Shane retired after working a special Memorial Day weekend safety checkpoint. On the force for eight years, the dog was cross-trained in patrol and narcotics details, later adding cadaver search abilities to his repertoire.

Officer Philip Mazur, who was 9-year-old Shane's handler, will continue in that capacity with the new canine unit. While Shane will live as a Mazur family pet in retirement, the officer will be accompanied by Hunter when he leaves the house for work.

Long known for being among the annual leaders in seizing driving under the influence suspects, Officer J.R. Nauseda will handle Bear on the canine unit. Both dogs will be introduced to the community at Gurnee Days in August.

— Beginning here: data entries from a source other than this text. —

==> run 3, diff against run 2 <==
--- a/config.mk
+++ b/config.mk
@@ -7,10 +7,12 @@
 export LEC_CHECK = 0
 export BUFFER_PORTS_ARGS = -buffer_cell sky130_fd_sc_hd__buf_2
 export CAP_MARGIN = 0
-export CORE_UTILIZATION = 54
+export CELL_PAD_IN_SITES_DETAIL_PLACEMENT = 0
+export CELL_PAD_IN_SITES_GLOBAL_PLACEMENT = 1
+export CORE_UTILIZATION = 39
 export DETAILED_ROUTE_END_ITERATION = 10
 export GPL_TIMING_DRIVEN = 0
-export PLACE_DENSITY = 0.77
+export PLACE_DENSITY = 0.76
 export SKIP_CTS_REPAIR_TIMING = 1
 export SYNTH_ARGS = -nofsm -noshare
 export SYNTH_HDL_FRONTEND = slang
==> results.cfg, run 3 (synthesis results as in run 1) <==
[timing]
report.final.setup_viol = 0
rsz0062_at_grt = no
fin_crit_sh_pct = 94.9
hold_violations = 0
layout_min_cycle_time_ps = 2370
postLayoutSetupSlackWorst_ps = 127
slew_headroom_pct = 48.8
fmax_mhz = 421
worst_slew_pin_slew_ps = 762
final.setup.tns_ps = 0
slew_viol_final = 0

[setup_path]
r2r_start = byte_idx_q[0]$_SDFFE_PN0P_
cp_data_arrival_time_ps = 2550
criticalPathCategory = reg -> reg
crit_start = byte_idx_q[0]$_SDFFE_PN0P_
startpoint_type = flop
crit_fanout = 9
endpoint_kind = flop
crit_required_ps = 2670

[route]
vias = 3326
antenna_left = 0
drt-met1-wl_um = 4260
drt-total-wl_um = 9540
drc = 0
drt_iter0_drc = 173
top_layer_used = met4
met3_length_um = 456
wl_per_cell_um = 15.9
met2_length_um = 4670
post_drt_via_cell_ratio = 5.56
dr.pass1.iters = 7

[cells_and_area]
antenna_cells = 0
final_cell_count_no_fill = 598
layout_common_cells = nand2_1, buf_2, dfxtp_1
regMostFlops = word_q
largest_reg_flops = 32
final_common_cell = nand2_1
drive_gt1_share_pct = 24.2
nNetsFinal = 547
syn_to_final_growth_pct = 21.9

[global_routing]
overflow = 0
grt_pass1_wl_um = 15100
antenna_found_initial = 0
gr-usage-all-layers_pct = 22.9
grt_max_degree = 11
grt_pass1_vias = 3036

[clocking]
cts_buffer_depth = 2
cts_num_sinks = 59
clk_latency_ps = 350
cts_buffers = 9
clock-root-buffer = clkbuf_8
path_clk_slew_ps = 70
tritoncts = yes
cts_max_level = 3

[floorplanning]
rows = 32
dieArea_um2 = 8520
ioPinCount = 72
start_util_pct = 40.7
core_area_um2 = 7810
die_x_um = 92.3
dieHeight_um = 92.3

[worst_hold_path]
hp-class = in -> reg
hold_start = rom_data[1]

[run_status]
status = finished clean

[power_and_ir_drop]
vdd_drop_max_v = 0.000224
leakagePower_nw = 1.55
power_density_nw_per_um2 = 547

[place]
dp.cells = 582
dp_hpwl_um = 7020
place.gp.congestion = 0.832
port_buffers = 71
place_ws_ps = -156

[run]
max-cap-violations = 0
## src/rtl/tdm_pkg.sv

```systemverilog
// Line format shared by tdm_encoder and tdm_decoder: three MSB-first words per frame,
// sync asserted on the first bit of each frame.
package tdm_pkg;

    localparam int WIDTH        = 8;
    localparam int NUM_CHANNELS = 3;
    localparam int FRAME_BITS   = NUM_CHANNELS * WIDTH;

    typedef enum logic [1:0] {
        HUNT    = 2'd0,
        ACQUIRE = 2'd1,
        LOCKED  = 2'd2
    } tdm_state_e;

endpackage

```

## src/rtl/tdm_frame_counter.sv

```systemverilog
// Bit-position counter for one TDM frame: wraps at FRAME_BITS-1, restarts at 1 when
// the current bit is taken as a new frame start, and can be frozen.
module tdm_frame_counter #(
    parameter int FRAME_BITS = 24
) (
    input  logic                          clk,
    input  logic                          rst,
    input  logic                          restart,
    input  logic                          hold,
    output logic [$clog2(FRAME_BITS)-1:0] idx,
    output logic                          is_first,
    output logic                          is_last
);

    localparam int IDX_W = $clog2(FRAME_BITS);
    localparam logic [IDX_W-1:0] LAST = IDX_W'(FRAME_BITS - 1);

    always_ff @(posedge clk) begin
        if (rst)
            idx <= '0;
        else if (restart)
            idx <= IDX_W'(1);
        else if (hold)
            idx <= idx;
        else if (idx == LAST)
            idx <= '0;
        else
            idx <= idx + IDX_W'(1);
    end

    assign is_first = (idx == '0);
    assign is_last  = (idx == LAST);

endmodule

```

## src/rtl/tdm_decoder.sv

```systemverilog
// TDM receiver: aligns to sync, deserialises a frame and publishes all three
// channel words together once the final bit of a clean frame arrives.
module tdm_decoder #(
    parameter int WIDTH = tdm_pkg::WIDTH
) (
    input  logic             clk,
    input  logic             rst,
    input  logic             serial_in,
    input  logic             sync_in,
    output logic [WIDTH-1:0] channel1,
    output logic [WIDTH-1:0] channel2,
    output logic [WIDTH-1:0] channel3,
    output logic             frame_valid,
    output logic             locked,
    output logic             frame_error
);

    import tdm_pkg::*;

    localparam int FB    = 3 * WIDTH;
    localparam int IDX_W = $clog2(FB);

    tdm_state_e       state, next_state;
    logic [IDX_W-1:0] idx;
    logic             is_first, is_last;
    logic             cnt_restart, cnt_hold, frame_done, sync_err;
    logic [FB-2:0]    sreg;
    logic [FB-1:0]    frame;

    tdm_frame_counter #(.FRAME_BITS(FB)) u_cnt (
        .clk      (clk),
        .rst      (rst),
        .restart  (cnt_restart),
        .hold     (cnt_hold),
        .idx      (idx),
        .is_first (is_first),
        .is_last  (is_last)
    );

    always_ff @(posedge clk) begin
        if (rst)
            state <= HUNT;
        else
            state <= next_state;
    end

    always_comb begin
        next_state  = state;
        cnt_restart = 1'b0;
        cnt_hold    = 1'b0;
        frame_done  = 1'b0;
        sync_err    = 1'b0;
        case (state)
            HUNT: begin
                if (sync_in) begin
                    cnt_restart = 1'b1;
                    next_state  = ACQUIRE;
                end else begin
                    cnt_hold = 1'b1;
                end
            end
            ACQUIRE, LOCKED: begin
                if (sync_in && !is_first) begin
                    // Misplaced sync wins: realign on this bit.
                    sync_err    = 1'b1;
                    cnt_restart = 1'b1;
                    next_state  = ACQUIRE;
                end else if (!sync_in && is_first && state == LOCKED) begin
                    sync_err   = 1'b1;
                    cnt_hold   = 1'b1;
                    next_state = HUNT;
                end else if (is_last) begin
                    frame_done = 1'b1;
                    next_state = LOCKED;
                end
            end
            default: next_state = HUNT;
        endcase
    end

    // Only FB-1 bits are stored; the final bit is taken straight from the line.
    always_ff @(posedge clk) begin
        if (rst)
            sreg <= '0;
        else if (cnt_restart)
            sreg <= {{(FB-2){1'b0}}, serial_in};
        else if (state != HUNT && !cnt_hold)
            sreg <= {sreg[FB-3:0], serial_in};
    end

    assign frame = {sreg, serial_in};

    always_ff @(posedge clk) begin
        if (rst) begin
            channel1    <= '0;
            channel2    <= '0;
            channel3    <= '0;
            frame_valid <= 1'b0;
            frame_error <= 1'b0;
        end else begin
            frame_valid <= frame_done;
            frame_error <= sync_err;
            if (frame_done) begin
                channel1 <= frame[FB-1 -: WIDTH];
                channel2 <= frame[FB-1-WIDTH -: WIDTH];
                channel3 <= frame[WIDTH-1:0];
            end
        end
    end

    assign locked = (state == LOCKED);

endmodule

```

## config.mk

```make
export PLATFORM = sky130hd
export DESIGN_NAME = tdm_decoder
export DESIGN_NICKNAME = d
export VERILOG_FILES = /design/src/rtl/tdm_pkg.sv /design/src/rtl/tdm_frame_counter.sv /design/src/rtl/tdm_decoder.sv
export SDC_FILE = /design/constraint.sdc
export NUM_CORES = 1
export LEC_CHECK = 0
export ABC_AREA = 1
export CAP_MARGIN = 20
export CORE_UTILIZATION = 54
export DETAILED_ROUTE_END_ITERATION = 12
export PLACE_DENSITY = 0.85
export SLEW_MARGIN = 10
export SYNTH_ARGS = -nofsm -noshare
export SYNTH_HDL_FRONTEND = slang
export SYNTH_SLANG_ARGS = --single-unit
```

## constraint.sdc

```tcl
create_clock -name clk -period 1.9 [get_ports clk]
set_input_delay 0.38 -clock clk [delete_from_list [all_inputs] [get_ports clk]]
set_output_delay 0.38 -clock clk [all_outputs]
set_load 0.05 [all_outputs]
```

==> impl_results.md, run 1 <==
- Fin crit share: 0.9748
- Peak VDD IR: 576.5 uV
- Slew of the pin with the lowest slew margin: 498.5 ps
- Sw frac: 0.2800
- Finished Layout Cells: 379
- Mapped Area: 2356 um2
- Max H-tree Level: 2
- PortBufs: 30
- Sequential Power Share: 0.519
- Vias per cell: 5.164
- CTS clk-pin slew, worst paths: 100 ps
- Clock Sinks: 56
- N_diodes: 0
- NetSw: 686.5 uW
- CP bufs+invs: 1
- Top-area cell type share of the netlist area: 0.4758
- Worst r2r src: u_cnt.idx[0]
- DIE WIDTH: 68.05 um
- Total Die Area: 4631 um2
- Status: completed
- Sequential area share after synthesis: 0.4758
- Initial Util: 0.5765
- FF-to-FF End: sreg[22]
- Post-Synth XOR/XNOR Area: 0.007435
- Final WL: 4.634 mm
- Critical path, cell by cell: clkdlybuf4s50_1
- Area after DPL: 2675 um2
- CP Capture Type: primary output
- Post_cts resized: 0
- Post-Synth Simple-Gate Area: 0.2831
- First-pass GRT wire length: 7.596 mm
- Slew HR: 0.6666
- CP Data Required Time: 1520 ps
- DP Worst Slack: -107.6 ps
- Gr usage total: 0.2171
- Post-layout instance area: 2795 um2
- Critical Path Slowest Stage Cell: clkdlybuf4s50_1
- Vias post-DR: 1,957
- Die H: 68.05 um
- Final setup fails: 0
- Cell Int Power: 1765 uW
- Final net count: 337
- Yosys cell types: 25
- Critical Path AT: 1470 ps
- CP delay by family, top: buffers and inverters
- Post-Route Skew: 6.341 ps
- Setup WS post-layout: 47.90 ps
- HP Class: reg2reg
- Overflow after GRT: 0
- Hold violation count in the final report: 0
- Num CTS Buffers: 5
- Share of layout cells above drive strength 1: 0.1216
- Worst Reg2Reg Path Length in Cells: 10
- Dpl cells: 370
- Comb pwr share: 0.164
- Leakage power: 0.001067 uW
- Vias in the first global route: 1,752
- Compound-Gate Fraction of Synth Area: 0.1211
- Routed Antenna Nets: 0
- Most common cell after layout, fill and taps aside: dfxtp_1
- Crit path from: channel1[4]
- Avg Inst Size Synth: 7.906 um2
- GP Congestion: 0.8223
- Worst Setup EP: channel1[4]
- Root Driver: clkbuf_8
- Post-synthesis adder-cell area fraction: 0.02655
- Critical path peak fanout: 2
- Top Ports: 31
- Reg2reg setup slack: 140 ps
- WP depth: 1
- Clock power share: 0.317
- Number of max-cap violations: 0
- Longest Clk Path Bufs: 2
- Time the worst path needs with I/O delays and setup: 1852 ps
- Commonest non-fill, non-tap cells in the layout: 56 x dfxtp_1, 52 x nor2_1, 46 x nand2_1, 30 x a21oi_1, 29 x nand3_1
- Mapped Nets: 307
- DP Wirelength: 3.015 mm
- Crit-path max cell delay: 810 ps
- Worst skew pair latency: 310 ps
- Flop and latch count out of synthesis: 56
- Initial detailed-routing violation count: 91
- Hold buffers post-CTS: 0
- Gate Count Post-Synth: 298
- Largest family of logic cells by synthesized area: simple AND/OR/NAND/NOR gates
- Post-route DRC: 0
- Initial antenna violation count: 0
- Maximum number of pins on one net before global-route repair: 30
- Crit path kind: reg2out
- Pwr Density: 877.2 nW/um2
- Total power: 2452 uW
- Drt first pass iters: 4
- Total core area: 4086 um2
- Slew Limit Fails: 0
- Top cells by area, synth: dfxtp_1 48%, nor2_1 8.3%, nand2_1 7.3%, a21oi_1 6.4%, nand3_1 6.2%
- Yosys warnings: 0
- Startpoint types: register
- Synth area leader: dfxtp_1
- Area delta synth->final: 18.64%
- Setup bufs post-CTS: 0
- CTS tree: built
- Multiplexer area fraction after synthesis: 0
- Avg WL per Cell: 12.23 um
- Row count: 23
- Fmax achieved: 0.5399 GHz
-- layout make-up --
class / instances / area (um2)
fill: 353 / 1291
sequential: 56 / 1121
multi-input combinational: 206 / 1041
timing repair buffer: 38 / 377.9
inverter: 21 / 81.33
clock buffer: 6 / 72.57
tap: 50 / 62.56
clock inverter: 2 / 38.79
-- flip-flops by register name (all words and copies together), names as in the netlist --
register / cells
sreg: 23
channel1: 8
channel2: 8
channel3: 8
u_cnt.idx: 5
state: 2
frame_error: 1
frame_valid: 1
-- through the flow --
step             util  setup TNS (ps)  hold WS, ps
4_1_cts        0.6819               0        467.9
6_report       0.6840               0        462.8
2_1_floorplan       -               0        467.4
3_5_place_dp   0.6546          -574.9        451.2
3_3_place_gp   0.6546         -0.9805        445.6
5_1_grt        0.6840          -49.83        489.5
-- synth_stat cells --
cell type / number
nor2_1: 52
nand2_8: 1
o21ai_0: 3
inv_4: 1
buf_4: 4
buf_2: 1
nand2_1: 46
nor2_4: 3
nor2_2: 3
buf_6: 6
dfxtp_1: 56
nand3_2: 1
inv_1: 17
clkbuf_1: 5
nand2_2: 4
a21oi_1: 30
ha_1: 5
a21oi_2: 1
nand4_1: 2
nand3_1: 29
o21ai_1: 19
inv_2: 3
xor2_1: 2
nand2_4: 3
a21oi_4: 1
-- worst min path at each step --
stage	start	endpoint	slack, ps	cells past startpoint
2_1_floorplan	u_cnt.idx[1]	u_cnt.idx[1]	470	2
3_3_place_gp	channel2[7]	channel2[7]	450	2
5_1_grt	channel3[2]	channel3[2]	490	2
3_5_place_dp	channel3[4]	channel3[4]	450	2
4_1_cts	channel2[3]	channel2[3]	470	2
6_report	channel2[3]	channel2[3]	460	2
-- logic make-up after synthesis --
family / Yosys count
buffers and inverters: 37
AOI/OAI and AO/OA: 54
DFF: 56
and+or+nand+nor: 144
xor gates and xnor gates: 2
adders and majority gates: 5
-- power groups by stage --
stage	clock [uW]	sequential [uW]	combinational (uW)
detailed placement	0	1300	391
CTS	793	1270	395
global route	828	1280	451
global placement	0	1300	377
floorplan	0	1290	332
finish	778	1270	402
-- layer usage --
metal / vias to the layer above / wire, um / share of wire / GRT usage
li1: 1020 / - / - / -
met1: 896 / 2192 / 0.47 / 0.2678
met2: 34 / 2223 / 0.48 / 0.3775
met3: 7 / 138 / 0.030 / 0.03500
met4: 0 / 79 / 0.017 / 0.07813
met5: - / 0 / 0 / 0
(Power assumes the default switching activity.)
==> run 2, diff against run 1 <==
ABC_AREA = default   (was 1)
CORE_UTILIZATION = 55   (was 54)
PLACE_DENSITY = 0.86   (was 0.85)
==> run 2 against run 1 <==
  * Routed wire length grew 2.0%
  * Combinational power grew 20%
  * Non-clock buffer count up 10
  * Synthesized cell count down 18%
  * Clock power shrank 16%
  * Maximum frequency grew 0.30%
  * Largest cell class is now multi-input combinational cells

Mazur said Bear and Hunter will be valuable in handler protection, building searches, tracking and other duties, but are not yet as highly qualified as Shane early in their police careers.

"These (new dogs) are cross-trained, so this means they are patrol dogs as well as narcotics dogs," Mazur said.

Libertyville-based D.A.S. Charitable Fund for the Preservation of Feline Animal Life gave $44,630 for Gurnee police to use for Hunter and Bear. The will of late Lake County journalist Marlene Hunt directed $10,000 to the canine unit and another $850 came from Gurnee Citizens Police Academy members.

Woodside said Hunter was named to honor Hunt for her $10,000 donation.

Gurnee's canine program started in 1999 with German shepherd Radar, who served for four years. German shepherd Hero stepped in until 2006, when he was sold back to TOPS Canine Complex in Grayslake for $5,500 and replaced by Shane.